| Stored items |

____________________

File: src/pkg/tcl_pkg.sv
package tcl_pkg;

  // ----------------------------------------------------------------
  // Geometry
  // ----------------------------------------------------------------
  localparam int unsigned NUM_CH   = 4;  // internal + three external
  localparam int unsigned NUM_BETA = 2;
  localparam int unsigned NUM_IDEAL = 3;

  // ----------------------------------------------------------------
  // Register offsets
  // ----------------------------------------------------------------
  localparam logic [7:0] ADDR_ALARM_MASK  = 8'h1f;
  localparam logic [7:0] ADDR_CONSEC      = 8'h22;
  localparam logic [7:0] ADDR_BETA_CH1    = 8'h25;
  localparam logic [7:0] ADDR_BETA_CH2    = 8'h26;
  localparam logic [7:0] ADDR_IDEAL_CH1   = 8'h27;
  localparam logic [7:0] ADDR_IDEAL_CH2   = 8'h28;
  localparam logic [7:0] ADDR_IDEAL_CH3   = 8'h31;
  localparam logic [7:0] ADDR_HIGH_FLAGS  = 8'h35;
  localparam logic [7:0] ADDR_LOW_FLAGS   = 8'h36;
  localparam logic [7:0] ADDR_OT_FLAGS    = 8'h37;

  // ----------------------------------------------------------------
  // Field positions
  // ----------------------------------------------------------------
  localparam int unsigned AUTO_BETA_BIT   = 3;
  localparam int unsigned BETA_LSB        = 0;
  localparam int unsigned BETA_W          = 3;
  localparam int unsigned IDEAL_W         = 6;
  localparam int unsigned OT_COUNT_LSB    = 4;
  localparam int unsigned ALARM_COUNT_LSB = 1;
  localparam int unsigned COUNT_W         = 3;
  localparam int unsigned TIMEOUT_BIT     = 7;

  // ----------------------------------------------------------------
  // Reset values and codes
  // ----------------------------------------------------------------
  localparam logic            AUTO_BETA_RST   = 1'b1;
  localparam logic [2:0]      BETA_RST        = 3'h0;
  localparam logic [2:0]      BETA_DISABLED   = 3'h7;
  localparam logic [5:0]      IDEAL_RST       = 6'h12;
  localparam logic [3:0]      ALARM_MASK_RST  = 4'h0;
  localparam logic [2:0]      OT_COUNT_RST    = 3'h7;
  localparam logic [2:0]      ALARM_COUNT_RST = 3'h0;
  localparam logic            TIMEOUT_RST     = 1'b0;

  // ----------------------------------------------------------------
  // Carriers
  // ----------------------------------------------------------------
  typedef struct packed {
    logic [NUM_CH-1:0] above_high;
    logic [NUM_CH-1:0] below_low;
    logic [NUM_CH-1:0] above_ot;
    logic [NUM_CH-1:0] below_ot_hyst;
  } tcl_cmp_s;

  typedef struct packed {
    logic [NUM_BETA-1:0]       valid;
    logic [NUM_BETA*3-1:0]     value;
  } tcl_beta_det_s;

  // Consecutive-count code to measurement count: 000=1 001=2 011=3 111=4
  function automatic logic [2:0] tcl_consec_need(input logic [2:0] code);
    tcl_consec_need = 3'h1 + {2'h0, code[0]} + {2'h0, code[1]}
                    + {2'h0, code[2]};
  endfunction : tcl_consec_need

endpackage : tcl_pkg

____________________

Set down the records again in full. Match them exactly.

| RESPONSE TO THIS TASK |
File: src/pkg/tcl_pkg.sv
package tcl_pkg;

  // ----------------------------------------------------------------
  // Geometry
  // ----------------------------------------------------------------
  localparam int unsigned NUM_CH   = 4;  // internal + three external
  localparam int unsigned NUM_BETA = 2;
  localparam int unsigned NUM_IDEAL = 3;

  // ----------------------------------------------------------------
  // Register offsets
  // ----------------------------------------------------------------
  localparam logic [7:0] ADDR_ALARM_MASK  = 8'h1f;
  localparam logic [7:0] ADDR_CONSEC      = 8'h22;
  localparam logic [7:0] ADDR_BETA_CH1    = 8'h25;
  localparam logic [7:0] ADDR_BETA_CH2    = 8'h26;
  localparam logic [7:0] ADDR_IDEAL_CH1   = 8'h27;
  localparam logic [7:0] ADDR_IDEAL_CH2   = 8'h28;
  localparam logic [7:0] ADDR_IDEAL_CH3   = 8'h31;
  localparam logic [7:0] ADDR_HIGH_FLAGS  = 8'h35;
  localparam logic [7:0] ADDR_LOW_FLAGS   = 8'h36;
  localparam logic [7:0] ADDR_OT_FLAGS    = 8'h37;

  // ----------------------------------------------------------------
  // Field positions
  // ----------------------------------------------------------------
  localparam int unsigned AUTO_BETA_BIT   = 3;
  localparam int unsigned BETA_LSB        = 0;
  localparam int unsigned BETA_W          = 3;
  localparam int unsigned IDEAL_W         = 6;
  localparam int unsigned OT_COUNT_LSB    = 4;
  localparam int unsigned ALARM_COUNT_LSB = 1;
  localparam int unsigned COUNT_W         = 3;
  localparam int unsigned TIMEOUT_BIT     = 7;

  // ----------------------------------------------------------------
  // Reset values and codes
  // ----------------------------------------------------------------
  localparam logic            AUTO_BETA_RST   = 1'b1;
  localparam logic [2:0]      BETA_RST        = 3'h0;
  localparam logic [2:0]      BETA_DISABLED   = 3'h7;
  localparam logic [5:0]      IDEAL_RST       = 6'h12;
  localparam logic [3:0]      ALARM_MASK_RST  = 4'h0;
  localparam logic [2:0]      OT_COUNT_RST    = 3'h7;
  localparam logic [2:0]      ALARM_COUNT_RST = 3'h0;
  localparam logic            TIMEOUT_RST     = 1'b0;

  // ----------------------------------------------------------------
  // Carriers
  // ----------------------------------------------------------------
  typedef struct packed {
    logic [NUM_CH-1:0] above_high;
    logic [NUM_CH-1:0] below_low;
    logic [NUM_CH-1:0] above_ot;
    logic [NUM_CH-1:0] below_ot_hyst;
  } tcl_cmp_s;

  typedef struct packed {
    logic [NUM_BETA-1:0]       valid;
    logic [NUM_BETA*3-1:0]     value;
  } tcl_beta_det_s;

  // Consecutive-count code to measurement count: 000=1 001=2 011=3 111=4
  function automatic logic [2:0] tcl_consec_need(input logic [2:0] code);
    tcl_consec_need = 3'h1 + {2'h0, code[0]} + {2'h0, code[1]}
                    + {2'h0, code[2]};
  endfunction : tcl_consec_need

endpackage : tcl_pkg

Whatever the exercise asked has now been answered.